[Start of Attachment]
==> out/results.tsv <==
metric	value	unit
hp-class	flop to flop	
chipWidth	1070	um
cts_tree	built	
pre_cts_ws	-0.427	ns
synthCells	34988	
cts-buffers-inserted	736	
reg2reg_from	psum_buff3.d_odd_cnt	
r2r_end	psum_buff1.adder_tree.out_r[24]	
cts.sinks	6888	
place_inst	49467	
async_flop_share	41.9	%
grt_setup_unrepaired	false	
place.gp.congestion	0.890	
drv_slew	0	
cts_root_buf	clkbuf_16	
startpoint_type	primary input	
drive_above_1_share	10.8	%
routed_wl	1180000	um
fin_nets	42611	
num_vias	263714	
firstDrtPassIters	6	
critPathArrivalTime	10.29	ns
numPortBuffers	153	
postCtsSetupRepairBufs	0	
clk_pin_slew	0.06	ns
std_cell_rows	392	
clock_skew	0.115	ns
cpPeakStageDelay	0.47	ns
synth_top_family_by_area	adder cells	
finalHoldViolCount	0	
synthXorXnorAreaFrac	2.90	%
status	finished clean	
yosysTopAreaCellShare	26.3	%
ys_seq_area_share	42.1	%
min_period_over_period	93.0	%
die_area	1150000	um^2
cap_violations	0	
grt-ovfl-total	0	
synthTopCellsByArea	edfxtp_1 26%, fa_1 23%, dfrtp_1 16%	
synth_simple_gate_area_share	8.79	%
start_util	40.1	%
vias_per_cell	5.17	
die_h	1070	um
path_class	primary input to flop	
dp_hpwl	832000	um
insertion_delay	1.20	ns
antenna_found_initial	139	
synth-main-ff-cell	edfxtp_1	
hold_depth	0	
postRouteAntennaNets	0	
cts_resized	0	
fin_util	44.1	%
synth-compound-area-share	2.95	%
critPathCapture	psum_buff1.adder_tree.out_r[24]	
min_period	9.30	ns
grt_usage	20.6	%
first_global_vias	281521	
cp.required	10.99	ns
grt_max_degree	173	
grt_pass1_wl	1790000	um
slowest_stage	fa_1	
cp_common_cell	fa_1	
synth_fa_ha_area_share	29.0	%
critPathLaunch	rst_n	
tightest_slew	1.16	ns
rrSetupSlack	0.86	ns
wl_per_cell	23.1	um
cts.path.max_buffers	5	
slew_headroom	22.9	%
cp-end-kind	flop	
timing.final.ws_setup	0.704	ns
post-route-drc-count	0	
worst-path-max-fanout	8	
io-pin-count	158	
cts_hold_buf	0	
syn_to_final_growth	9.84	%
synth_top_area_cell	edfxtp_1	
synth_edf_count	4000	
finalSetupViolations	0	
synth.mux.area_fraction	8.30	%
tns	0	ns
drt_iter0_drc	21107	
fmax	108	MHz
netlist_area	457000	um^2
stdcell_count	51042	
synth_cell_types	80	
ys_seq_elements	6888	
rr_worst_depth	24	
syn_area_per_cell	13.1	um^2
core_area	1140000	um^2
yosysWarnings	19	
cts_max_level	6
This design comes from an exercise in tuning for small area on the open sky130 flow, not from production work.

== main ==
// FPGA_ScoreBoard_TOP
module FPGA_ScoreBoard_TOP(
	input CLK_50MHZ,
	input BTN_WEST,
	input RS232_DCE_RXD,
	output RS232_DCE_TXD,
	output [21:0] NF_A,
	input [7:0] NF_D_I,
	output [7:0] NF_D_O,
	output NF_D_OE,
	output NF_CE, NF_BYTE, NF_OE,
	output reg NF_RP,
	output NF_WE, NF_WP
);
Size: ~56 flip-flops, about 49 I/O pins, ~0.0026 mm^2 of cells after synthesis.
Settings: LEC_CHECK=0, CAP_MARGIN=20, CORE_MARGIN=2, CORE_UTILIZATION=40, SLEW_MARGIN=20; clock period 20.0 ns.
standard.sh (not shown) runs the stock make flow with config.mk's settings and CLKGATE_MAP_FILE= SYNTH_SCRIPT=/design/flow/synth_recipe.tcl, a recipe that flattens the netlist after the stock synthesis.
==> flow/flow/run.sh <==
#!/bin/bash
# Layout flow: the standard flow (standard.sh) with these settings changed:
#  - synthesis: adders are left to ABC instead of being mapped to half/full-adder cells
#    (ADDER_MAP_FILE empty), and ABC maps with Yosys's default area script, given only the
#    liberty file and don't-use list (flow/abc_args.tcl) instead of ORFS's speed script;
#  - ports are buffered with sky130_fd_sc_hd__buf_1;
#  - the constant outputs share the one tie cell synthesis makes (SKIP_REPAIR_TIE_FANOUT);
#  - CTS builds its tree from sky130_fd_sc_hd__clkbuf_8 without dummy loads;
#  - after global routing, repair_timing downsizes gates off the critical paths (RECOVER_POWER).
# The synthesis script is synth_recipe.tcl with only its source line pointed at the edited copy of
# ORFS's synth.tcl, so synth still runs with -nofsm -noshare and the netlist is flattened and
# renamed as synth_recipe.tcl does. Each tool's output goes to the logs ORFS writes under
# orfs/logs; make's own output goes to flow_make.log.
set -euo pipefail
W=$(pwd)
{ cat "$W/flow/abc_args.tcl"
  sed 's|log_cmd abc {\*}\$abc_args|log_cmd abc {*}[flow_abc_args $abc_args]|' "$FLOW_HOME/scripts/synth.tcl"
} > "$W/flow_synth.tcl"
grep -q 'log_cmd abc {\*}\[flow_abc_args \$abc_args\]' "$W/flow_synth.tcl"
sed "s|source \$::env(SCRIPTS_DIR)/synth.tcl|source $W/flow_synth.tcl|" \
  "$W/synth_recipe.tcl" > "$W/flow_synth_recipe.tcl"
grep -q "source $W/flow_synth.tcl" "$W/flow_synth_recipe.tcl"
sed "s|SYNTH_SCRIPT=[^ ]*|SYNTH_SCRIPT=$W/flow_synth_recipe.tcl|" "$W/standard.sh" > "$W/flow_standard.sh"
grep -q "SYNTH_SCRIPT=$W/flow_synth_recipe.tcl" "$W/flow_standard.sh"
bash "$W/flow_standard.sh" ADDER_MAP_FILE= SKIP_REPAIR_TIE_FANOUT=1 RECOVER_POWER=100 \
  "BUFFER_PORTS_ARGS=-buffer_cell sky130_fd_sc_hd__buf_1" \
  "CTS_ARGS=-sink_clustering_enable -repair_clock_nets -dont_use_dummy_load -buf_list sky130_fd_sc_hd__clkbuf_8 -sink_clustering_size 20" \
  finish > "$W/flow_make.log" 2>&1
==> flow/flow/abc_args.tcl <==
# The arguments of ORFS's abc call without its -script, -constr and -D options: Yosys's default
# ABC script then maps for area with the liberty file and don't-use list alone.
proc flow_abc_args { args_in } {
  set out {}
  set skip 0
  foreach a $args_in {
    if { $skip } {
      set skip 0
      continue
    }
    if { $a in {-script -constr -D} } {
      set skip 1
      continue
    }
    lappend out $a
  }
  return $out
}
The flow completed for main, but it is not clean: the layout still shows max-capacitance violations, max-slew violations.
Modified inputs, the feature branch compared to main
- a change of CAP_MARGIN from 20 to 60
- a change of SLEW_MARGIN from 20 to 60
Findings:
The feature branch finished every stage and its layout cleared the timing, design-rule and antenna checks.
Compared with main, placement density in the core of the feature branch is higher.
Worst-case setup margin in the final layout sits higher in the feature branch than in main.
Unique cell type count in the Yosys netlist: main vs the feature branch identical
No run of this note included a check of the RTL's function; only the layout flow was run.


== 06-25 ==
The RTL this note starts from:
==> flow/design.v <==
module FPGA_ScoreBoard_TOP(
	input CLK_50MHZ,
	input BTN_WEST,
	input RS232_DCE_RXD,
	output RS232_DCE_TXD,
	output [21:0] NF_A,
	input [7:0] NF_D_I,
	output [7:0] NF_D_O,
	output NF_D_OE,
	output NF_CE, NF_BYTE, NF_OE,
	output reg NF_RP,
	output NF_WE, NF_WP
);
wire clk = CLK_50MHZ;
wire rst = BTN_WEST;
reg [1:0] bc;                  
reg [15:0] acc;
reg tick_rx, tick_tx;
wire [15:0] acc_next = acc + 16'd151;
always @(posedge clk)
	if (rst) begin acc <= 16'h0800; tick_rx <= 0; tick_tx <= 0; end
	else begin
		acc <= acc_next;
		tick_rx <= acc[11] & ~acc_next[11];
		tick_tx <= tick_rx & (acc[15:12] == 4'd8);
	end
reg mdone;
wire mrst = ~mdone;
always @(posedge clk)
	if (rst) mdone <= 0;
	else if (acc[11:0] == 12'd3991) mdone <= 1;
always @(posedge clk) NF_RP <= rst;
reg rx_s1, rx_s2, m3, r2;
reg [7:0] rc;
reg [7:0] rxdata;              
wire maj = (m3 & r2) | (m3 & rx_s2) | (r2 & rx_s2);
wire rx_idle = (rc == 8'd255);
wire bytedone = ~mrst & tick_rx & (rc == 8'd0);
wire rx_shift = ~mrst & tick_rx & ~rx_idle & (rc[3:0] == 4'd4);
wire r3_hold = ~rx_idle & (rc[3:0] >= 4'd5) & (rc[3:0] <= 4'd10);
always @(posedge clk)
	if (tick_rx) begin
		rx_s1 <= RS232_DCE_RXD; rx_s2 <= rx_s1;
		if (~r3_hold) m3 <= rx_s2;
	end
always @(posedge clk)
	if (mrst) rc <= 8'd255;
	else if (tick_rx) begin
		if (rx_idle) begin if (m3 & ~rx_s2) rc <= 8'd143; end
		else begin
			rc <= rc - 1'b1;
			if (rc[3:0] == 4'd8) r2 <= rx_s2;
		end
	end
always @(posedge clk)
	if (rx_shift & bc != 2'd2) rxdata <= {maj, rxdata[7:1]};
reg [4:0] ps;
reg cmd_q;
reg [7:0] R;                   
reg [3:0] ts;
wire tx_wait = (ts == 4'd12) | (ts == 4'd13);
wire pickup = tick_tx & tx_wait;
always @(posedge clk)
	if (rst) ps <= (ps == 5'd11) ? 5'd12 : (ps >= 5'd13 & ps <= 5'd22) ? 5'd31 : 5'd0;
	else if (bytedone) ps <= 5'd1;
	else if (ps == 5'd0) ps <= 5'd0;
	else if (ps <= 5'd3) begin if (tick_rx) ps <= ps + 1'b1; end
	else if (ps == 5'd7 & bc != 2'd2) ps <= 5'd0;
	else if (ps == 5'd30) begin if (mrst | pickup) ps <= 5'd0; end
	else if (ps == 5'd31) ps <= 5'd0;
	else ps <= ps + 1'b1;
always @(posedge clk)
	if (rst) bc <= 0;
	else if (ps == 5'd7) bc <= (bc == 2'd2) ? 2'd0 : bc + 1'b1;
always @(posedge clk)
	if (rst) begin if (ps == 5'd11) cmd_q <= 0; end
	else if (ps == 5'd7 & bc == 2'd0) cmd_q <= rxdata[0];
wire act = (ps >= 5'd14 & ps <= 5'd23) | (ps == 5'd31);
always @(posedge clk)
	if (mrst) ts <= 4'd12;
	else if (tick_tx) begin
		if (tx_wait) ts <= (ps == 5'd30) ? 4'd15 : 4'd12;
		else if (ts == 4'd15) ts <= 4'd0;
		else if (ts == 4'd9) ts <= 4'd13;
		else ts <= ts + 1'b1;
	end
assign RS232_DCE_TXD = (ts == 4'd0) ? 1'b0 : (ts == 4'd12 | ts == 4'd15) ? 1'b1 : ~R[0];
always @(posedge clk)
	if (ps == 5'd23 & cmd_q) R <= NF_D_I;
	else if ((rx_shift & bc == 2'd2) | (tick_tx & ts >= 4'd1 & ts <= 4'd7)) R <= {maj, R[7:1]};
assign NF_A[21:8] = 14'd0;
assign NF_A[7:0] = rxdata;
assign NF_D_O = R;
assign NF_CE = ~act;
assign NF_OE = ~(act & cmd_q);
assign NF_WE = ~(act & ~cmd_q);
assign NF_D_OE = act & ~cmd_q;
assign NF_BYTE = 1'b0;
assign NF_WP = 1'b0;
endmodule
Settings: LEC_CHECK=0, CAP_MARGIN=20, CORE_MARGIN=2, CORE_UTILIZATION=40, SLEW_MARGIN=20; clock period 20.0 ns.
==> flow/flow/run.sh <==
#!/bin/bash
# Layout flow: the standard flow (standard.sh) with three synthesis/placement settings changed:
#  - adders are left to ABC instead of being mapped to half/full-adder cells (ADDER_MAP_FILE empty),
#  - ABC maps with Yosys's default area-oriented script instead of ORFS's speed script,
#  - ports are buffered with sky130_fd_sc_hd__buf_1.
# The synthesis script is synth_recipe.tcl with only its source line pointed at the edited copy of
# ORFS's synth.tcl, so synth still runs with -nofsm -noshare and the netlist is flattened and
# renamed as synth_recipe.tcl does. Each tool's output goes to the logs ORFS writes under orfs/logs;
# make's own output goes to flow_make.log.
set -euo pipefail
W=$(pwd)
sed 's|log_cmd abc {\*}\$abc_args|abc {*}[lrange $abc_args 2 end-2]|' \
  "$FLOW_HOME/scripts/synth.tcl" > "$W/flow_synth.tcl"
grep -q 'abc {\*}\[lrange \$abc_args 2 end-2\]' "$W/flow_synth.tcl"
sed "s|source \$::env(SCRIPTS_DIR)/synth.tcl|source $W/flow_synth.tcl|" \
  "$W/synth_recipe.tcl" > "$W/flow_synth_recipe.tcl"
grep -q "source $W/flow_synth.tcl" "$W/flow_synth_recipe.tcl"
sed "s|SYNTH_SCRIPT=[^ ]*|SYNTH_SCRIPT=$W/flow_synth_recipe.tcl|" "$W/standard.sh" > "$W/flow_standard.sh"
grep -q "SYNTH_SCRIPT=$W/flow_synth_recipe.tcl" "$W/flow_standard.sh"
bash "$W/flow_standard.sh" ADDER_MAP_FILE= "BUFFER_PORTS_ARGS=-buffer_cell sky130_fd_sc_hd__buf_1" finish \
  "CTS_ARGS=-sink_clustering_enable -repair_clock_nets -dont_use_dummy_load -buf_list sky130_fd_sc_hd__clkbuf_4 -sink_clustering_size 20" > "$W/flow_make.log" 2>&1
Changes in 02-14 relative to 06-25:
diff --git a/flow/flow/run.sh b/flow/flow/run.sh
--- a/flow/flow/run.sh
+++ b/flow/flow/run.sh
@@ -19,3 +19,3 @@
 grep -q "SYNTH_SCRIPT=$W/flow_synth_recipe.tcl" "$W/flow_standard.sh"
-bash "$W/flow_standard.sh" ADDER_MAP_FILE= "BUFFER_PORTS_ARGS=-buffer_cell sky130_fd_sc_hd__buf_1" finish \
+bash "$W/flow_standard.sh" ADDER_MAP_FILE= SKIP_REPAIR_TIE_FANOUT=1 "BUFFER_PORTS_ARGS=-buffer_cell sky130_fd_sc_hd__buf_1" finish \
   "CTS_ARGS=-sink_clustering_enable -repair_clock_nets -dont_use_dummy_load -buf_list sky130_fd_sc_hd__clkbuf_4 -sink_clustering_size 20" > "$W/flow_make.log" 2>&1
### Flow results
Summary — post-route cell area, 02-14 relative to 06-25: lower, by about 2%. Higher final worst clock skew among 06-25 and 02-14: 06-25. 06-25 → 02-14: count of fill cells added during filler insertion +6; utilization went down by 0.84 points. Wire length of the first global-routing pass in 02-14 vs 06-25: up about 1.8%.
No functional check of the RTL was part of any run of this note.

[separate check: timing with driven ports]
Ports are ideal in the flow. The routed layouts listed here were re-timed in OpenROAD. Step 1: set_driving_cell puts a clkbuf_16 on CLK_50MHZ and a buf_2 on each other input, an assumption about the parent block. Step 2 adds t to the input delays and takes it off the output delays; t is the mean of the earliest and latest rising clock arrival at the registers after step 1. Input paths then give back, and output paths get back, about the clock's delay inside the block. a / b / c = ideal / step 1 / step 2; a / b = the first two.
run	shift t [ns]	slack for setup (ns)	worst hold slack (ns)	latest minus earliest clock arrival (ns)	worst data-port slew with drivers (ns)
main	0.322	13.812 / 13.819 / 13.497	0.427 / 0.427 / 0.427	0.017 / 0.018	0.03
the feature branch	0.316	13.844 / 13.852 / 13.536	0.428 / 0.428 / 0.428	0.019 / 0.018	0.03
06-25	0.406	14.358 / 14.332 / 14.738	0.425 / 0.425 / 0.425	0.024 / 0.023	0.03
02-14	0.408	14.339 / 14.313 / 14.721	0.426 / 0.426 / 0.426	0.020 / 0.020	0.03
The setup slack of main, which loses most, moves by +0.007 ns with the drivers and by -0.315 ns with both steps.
[End of Attachment]
» Exercise aim: Wherever a line of the material has the word "primary", add it to a tally; give only the final number.

» Expected output: 2